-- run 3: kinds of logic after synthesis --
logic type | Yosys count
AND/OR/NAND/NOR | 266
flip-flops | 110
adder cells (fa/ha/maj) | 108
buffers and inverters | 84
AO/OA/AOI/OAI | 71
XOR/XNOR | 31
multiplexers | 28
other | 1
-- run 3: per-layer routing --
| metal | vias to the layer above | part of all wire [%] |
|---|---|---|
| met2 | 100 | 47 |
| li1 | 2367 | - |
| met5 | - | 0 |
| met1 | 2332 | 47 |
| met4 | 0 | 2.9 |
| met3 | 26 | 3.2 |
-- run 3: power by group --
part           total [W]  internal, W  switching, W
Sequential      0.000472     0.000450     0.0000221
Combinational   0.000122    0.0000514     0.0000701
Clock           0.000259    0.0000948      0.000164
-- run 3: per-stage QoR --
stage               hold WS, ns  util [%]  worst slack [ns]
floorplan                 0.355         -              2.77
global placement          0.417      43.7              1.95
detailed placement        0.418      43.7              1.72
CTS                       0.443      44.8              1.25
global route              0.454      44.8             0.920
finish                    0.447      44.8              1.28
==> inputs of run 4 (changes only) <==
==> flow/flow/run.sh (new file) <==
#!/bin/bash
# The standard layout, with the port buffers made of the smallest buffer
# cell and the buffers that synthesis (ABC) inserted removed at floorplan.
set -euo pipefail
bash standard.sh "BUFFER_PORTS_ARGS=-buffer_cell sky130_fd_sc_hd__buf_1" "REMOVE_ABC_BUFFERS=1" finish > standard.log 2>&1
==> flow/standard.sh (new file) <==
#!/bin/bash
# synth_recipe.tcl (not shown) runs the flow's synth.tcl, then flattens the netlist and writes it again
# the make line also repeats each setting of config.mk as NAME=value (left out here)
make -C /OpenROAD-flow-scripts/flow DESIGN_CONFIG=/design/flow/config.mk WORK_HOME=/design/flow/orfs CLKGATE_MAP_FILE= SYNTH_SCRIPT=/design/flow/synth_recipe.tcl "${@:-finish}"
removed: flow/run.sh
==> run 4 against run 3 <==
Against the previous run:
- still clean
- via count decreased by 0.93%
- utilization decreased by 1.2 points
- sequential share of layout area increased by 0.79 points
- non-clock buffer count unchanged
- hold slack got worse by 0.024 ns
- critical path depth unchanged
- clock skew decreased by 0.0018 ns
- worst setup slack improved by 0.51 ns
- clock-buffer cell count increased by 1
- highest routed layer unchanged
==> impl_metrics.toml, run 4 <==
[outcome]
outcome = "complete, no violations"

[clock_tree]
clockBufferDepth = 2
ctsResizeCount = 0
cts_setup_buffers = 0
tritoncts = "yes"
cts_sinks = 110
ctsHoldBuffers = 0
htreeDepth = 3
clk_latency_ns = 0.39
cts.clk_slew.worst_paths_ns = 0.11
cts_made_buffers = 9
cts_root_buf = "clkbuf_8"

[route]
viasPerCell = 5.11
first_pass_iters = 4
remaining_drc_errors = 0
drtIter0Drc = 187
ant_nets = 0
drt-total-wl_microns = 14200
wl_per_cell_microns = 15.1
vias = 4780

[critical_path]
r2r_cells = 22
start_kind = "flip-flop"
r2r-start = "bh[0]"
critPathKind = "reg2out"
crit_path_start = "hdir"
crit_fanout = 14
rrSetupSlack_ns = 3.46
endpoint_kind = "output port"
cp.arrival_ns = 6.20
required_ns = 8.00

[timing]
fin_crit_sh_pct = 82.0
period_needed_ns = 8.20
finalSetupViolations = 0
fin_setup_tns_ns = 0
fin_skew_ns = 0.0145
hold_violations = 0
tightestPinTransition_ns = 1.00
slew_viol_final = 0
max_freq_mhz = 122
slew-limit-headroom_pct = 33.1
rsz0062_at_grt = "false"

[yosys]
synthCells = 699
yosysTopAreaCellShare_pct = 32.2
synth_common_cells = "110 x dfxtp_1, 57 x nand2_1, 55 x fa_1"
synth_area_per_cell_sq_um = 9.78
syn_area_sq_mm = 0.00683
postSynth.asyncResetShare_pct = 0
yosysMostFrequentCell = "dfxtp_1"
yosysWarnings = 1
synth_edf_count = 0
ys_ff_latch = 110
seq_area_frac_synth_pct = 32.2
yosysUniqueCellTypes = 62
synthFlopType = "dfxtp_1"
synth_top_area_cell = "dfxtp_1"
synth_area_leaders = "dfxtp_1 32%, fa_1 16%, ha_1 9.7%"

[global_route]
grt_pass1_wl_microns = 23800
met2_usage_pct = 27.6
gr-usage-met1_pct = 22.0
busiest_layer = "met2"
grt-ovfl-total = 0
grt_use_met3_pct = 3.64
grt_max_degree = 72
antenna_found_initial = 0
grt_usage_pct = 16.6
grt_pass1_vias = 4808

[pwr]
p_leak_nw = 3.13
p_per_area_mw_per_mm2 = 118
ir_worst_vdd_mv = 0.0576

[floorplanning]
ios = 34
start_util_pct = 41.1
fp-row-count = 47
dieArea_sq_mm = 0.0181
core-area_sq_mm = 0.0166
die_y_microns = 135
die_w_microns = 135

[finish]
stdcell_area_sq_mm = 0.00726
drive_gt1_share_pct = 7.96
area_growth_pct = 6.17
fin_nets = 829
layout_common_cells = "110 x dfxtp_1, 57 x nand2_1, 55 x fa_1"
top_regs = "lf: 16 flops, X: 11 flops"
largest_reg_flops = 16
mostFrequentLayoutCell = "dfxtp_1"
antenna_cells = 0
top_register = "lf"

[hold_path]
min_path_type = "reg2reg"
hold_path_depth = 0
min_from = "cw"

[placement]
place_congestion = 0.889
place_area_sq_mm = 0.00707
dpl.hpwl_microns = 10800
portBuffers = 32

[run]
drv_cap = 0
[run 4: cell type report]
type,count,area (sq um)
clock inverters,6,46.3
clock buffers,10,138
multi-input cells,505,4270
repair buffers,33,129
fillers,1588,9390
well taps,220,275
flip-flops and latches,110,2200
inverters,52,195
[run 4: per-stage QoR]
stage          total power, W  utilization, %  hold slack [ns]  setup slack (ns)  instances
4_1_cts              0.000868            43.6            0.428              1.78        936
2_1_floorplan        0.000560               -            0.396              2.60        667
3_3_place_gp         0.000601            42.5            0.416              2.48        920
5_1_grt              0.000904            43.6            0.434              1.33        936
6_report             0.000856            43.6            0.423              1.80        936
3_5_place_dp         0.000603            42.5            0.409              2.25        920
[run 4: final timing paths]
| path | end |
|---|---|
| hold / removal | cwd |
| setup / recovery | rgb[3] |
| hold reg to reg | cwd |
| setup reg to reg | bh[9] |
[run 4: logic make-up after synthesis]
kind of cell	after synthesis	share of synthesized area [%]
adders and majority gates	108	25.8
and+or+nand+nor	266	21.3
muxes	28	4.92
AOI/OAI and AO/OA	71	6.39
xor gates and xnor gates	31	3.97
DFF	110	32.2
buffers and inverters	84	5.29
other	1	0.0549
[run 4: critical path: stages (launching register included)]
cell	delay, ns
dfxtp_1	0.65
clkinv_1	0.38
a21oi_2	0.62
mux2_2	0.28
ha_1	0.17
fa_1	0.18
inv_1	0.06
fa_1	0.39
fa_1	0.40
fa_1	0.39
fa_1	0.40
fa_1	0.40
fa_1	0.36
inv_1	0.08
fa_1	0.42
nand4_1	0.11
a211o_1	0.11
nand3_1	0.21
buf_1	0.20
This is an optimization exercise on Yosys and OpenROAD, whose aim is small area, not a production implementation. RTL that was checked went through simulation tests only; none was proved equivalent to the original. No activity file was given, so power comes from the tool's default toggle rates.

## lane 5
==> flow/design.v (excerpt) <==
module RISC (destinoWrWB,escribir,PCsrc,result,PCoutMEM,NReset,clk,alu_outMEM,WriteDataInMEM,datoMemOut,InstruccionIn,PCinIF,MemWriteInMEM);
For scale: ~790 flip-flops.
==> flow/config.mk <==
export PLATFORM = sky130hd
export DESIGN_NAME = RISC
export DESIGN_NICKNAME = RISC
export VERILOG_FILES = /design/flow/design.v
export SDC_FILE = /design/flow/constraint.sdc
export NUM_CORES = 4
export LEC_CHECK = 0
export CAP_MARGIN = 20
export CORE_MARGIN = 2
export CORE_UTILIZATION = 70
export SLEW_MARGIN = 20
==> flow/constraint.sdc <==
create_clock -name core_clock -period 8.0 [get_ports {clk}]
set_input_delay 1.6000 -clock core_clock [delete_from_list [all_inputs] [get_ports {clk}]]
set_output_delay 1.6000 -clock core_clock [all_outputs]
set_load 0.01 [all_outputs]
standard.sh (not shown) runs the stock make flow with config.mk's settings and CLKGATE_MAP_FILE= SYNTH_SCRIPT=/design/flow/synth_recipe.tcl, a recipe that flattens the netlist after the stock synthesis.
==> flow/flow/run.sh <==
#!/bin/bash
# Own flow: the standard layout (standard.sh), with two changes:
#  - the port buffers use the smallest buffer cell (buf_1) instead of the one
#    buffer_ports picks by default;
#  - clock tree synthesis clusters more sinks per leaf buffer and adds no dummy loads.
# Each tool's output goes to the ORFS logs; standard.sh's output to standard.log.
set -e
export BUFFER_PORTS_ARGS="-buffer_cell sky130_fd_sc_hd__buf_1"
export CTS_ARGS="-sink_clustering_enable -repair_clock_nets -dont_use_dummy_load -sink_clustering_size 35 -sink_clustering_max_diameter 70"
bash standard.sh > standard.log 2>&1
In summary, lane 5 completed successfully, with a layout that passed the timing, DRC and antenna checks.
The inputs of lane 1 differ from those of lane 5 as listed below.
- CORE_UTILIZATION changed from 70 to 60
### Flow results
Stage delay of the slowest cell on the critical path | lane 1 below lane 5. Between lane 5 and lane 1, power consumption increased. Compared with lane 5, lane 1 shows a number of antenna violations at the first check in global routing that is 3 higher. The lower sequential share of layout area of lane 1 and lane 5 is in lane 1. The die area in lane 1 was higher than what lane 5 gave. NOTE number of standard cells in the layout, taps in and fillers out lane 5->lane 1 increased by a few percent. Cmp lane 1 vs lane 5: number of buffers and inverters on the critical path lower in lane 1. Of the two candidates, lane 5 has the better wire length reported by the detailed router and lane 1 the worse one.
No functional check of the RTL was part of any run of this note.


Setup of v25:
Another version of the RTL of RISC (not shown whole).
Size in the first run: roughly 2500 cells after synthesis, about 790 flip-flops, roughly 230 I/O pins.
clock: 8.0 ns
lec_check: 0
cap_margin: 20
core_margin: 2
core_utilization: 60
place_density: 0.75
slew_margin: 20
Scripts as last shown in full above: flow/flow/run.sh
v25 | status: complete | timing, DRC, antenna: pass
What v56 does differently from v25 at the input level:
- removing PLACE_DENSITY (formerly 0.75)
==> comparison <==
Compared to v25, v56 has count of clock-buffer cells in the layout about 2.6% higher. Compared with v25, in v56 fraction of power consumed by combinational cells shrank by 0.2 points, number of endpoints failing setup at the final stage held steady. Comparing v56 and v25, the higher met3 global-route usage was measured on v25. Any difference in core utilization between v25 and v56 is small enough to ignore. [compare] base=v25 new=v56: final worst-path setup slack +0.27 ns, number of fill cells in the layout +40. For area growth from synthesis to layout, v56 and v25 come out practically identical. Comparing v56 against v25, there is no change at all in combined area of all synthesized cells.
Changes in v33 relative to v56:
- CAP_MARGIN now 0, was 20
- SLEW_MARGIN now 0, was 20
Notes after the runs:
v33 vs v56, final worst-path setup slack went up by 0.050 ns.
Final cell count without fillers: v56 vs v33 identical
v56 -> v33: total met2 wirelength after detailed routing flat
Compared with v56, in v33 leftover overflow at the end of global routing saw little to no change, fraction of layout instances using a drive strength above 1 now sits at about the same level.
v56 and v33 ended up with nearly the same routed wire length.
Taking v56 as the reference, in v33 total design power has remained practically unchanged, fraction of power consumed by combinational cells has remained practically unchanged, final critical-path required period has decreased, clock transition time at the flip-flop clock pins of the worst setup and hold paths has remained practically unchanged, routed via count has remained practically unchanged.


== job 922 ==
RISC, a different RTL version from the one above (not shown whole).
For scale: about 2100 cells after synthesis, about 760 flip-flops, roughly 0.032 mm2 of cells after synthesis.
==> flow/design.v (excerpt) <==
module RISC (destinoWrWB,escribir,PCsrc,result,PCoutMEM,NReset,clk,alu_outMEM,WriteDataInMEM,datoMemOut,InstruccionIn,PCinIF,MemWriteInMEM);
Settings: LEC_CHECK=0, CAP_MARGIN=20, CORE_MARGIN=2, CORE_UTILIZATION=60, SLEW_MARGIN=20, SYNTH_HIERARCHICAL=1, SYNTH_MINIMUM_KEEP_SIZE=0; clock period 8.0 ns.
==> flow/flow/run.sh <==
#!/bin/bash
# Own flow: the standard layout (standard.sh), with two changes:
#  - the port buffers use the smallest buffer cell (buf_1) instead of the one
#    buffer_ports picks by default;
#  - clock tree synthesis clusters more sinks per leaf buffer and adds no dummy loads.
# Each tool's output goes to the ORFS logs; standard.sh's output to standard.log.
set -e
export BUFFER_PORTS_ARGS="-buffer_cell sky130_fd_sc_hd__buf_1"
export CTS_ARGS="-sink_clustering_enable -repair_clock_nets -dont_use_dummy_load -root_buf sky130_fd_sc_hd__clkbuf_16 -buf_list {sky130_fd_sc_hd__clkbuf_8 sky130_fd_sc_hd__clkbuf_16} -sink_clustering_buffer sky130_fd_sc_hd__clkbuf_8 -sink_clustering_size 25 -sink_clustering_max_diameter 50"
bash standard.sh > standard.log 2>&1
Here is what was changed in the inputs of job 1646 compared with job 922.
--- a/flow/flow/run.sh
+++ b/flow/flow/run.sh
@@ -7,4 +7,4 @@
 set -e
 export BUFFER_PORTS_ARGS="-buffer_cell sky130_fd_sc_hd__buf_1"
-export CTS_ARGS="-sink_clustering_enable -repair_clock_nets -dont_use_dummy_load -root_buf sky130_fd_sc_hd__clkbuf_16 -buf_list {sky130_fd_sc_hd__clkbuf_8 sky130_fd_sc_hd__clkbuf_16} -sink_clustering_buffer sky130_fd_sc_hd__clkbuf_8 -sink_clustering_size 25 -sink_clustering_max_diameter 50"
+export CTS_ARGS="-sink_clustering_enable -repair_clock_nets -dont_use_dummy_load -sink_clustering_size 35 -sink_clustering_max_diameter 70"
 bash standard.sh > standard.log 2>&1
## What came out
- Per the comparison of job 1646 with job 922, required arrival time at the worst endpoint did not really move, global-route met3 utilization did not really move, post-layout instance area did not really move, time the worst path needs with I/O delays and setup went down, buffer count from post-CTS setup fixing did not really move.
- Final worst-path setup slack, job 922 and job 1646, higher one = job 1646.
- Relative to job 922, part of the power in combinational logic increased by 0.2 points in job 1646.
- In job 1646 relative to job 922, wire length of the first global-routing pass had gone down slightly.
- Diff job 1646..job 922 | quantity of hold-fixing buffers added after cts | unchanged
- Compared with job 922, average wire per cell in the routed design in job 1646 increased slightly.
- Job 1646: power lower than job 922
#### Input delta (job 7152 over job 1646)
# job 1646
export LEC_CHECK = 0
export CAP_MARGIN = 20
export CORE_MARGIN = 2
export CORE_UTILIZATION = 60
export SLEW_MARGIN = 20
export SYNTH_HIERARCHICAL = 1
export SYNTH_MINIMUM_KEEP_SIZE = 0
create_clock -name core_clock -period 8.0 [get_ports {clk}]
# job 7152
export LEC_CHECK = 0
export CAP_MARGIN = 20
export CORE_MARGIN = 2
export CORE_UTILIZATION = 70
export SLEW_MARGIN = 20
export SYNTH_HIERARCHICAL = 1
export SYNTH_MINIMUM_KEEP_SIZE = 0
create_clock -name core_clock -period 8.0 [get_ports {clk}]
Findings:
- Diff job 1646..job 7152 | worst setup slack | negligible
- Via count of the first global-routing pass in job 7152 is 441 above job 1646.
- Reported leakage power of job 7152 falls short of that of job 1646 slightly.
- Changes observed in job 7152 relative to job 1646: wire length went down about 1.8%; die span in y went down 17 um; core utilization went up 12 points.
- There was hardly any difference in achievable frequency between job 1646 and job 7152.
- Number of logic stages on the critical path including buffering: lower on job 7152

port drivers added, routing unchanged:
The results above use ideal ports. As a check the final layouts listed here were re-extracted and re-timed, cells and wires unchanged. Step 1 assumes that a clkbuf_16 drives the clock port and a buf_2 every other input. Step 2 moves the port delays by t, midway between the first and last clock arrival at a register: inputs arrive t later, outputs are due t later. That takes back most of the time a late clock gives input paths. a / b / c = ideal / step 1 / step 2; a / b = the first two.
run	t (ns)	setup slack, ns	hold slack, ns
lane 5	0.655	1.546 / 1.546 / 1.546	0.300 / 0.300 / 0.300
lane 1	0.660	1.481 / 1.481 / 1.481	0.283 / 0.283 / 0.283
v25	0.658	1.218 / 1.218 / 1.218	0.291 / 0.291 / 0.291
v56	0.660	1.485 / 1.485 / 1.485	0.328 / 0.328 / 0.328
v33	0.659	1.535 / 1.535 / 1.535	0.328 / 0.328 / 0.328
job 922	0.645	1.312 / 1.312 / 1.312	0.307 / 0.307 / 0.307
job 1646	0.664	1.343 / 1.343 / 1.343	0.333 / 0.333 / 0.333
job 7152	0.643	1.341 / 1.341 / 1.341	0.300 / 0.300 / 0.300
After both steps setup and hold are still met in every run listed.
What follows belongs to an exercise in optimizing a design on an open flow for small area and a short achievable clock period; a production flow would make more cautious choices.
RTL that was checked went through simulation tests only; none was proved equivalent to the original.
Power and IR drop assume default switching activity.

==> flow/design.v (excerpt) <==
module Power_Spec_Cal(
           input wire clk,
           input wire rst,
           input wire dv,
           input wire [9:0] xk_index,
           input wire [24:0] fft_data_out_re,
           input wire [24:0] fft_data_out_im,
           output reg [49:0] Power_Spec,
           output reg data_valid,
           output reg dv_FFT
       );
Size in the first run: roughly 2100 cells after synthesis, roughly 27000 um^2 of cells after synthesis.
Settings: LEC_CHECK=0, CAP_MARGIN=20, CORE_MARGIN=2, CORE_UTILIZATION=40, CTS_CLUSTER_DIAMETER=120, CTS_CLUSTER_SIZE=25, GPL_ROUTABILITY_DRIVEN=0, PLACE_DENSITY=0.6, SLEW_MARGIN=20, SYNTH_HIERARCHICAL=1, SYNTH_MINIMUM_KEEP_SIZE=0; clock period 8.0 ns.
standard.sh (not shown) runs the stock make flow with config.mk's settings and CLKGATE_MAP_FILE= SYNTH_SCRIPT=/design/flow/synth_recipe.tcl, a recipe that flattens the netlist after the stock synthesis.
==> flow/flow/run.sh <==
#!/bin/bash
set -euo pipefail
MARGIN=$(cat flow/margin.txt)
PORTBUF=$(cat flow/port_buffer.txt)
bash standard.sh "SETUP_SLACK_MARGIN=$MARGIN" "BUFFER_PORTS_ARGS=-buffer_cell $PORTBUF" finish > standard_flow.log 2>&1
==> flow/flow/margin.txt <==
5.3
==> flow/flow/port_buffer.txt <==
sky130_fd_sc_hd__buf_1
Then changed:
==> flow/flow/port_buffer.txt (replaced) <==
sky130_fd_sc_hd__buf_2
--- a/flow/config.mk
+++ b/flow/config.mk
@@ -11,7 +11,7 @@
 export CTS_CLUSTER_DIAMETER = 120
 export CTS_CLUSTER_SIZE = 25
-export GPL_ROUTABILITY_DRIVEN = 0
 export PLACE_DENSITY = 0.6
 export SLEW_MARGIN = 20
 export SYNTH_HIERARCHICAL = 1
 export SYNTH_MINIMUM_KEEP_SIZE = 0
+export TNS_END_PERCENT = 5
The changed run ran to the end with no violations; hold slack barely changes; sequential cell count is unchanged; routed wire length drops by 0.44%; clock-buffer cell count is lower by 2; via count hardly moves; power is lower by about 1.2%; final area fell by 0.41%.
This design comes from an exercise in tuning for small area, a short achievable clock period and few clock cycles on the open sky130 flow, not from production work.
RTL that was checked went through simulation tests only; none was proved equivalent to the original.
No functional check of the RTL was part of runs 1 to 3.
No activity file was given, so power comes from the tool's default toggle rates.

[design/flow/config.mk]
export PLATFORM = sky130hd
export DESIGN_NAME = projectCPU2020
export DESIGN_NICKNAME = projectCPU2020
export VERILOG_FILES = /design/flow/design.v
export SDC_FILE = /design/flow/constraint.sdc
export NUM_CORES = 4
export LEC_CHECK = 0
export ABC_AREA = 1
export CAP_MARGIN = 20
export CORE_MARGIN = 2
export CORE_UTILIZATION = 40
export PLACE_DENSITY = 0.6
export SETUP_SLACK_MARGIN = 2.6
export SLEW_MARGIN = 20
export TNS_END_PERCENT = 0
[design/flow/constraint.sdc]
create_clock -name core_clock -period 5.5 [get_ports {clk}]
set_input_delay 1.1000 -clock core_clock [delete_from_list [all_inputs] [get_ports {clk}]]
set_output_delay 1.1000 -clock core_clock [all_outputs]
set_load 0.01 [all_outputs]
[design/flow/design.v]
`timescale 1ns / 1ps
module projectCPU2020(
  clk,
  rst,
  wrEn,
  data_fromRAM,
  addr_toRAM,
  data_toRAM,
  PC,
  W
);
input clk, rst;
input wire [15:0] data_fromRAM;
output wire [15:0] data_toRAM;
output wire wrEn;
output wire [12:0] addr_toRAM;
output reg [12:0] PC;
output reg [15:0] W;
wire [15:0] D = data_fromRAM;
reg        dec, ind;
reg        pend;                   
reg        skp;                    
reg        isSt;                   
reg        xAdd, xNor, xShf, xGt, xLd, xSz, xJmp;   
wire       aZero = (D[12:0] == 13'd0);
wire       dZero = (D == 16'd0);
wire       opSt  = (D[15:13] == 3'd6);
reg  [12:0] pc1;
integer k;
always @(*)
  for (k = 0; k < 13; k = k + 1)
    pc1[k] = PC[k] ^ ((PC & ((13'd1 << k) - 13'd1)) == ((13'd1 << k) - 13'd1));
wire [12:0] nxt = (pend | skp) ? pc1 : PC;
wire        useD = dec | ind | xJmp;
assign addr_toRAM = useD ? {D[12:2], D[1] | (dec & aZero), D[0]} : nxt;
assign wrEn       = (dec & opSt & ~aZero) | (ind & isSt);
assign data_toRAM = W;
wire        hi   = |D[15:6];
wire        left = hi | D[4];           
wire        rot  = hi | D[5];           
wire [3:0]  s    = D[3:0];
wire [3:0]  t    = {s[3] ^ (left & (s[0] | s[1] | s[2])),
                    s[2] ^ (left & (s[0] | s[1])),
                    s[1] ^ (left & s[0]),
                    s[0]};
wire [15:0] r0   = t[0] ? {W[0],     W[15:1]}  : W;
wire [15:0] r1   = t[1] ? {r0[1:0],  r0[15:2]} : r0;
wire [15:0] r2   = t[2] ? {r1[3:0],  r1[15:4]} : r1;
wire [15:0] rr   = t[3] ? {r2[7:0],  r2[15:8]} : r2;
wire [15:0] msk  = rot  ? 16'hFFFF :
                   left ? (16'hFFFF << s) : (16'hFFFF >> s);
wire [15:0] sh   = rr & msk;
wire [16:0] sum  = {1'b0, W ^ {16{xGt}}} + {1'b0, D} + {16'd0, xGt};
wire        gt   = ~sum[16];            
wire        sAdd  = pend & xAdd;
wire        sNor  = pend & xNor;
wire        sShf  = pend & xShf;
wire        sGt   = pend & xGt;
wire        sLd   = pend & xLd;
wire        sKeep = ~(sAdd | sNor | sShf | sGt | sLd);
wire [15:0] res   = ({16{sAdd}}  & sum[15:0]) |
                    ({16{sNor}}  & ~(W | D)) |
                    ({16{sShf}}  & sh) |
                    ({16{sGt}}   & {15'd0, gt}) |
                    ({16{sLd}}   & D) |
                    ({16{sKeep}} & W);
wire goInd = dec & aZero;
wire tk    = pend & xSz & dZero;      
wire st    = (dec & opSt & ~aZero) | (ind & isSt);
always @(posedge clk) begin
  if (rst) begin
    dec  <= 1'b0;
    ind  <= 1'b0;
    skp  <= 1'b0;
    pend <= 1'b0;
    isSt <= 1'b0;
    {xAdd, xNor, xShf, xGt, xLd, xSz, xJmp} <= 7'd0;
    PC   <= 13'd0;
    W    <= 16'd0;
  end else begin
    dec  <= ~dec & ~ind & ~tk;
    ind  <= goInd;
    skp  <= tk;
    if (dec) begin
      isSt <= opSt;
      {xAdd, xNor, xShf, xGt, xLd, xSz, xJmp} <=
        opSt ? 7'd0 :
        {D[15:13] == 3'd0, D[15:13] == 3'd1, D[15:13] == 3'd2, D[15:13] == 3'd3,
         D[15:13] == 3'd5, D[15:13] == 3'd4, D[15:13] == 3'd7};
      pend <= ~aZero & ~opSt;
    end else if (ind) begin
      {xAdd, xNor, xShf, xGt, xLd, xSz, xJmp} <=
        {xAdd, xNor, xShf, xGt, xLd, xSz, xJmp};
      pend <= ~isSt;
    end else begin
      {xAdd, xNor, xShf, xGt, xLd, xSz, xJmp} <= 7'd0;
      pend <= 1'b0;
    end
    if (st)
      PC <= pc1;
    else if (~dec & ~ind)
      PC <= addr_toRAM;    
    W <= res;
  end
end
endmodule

## Directions
The range runs from the line above containing "flops, X: 11" to the line containing "dpl.hpwl_microns = 10800", inclusive. Restate those lines word for word and no others.

## Result of this exercise
top_regs = "lf: 16 flops, X: 11 flops"
largest_reg_flops = 16
mostFrequentLayoutCell = "dfxtp_1"
antenna_cells = 0
top_register = "lf"

[hold_path]
min_path_type = "reg2reg"
hold_path_depth = 0
min_from = "cw"

[placement]
place_congestion = 0.889
place_area_sq_mm = 0.00707
dpl.hpwl_microns = 10800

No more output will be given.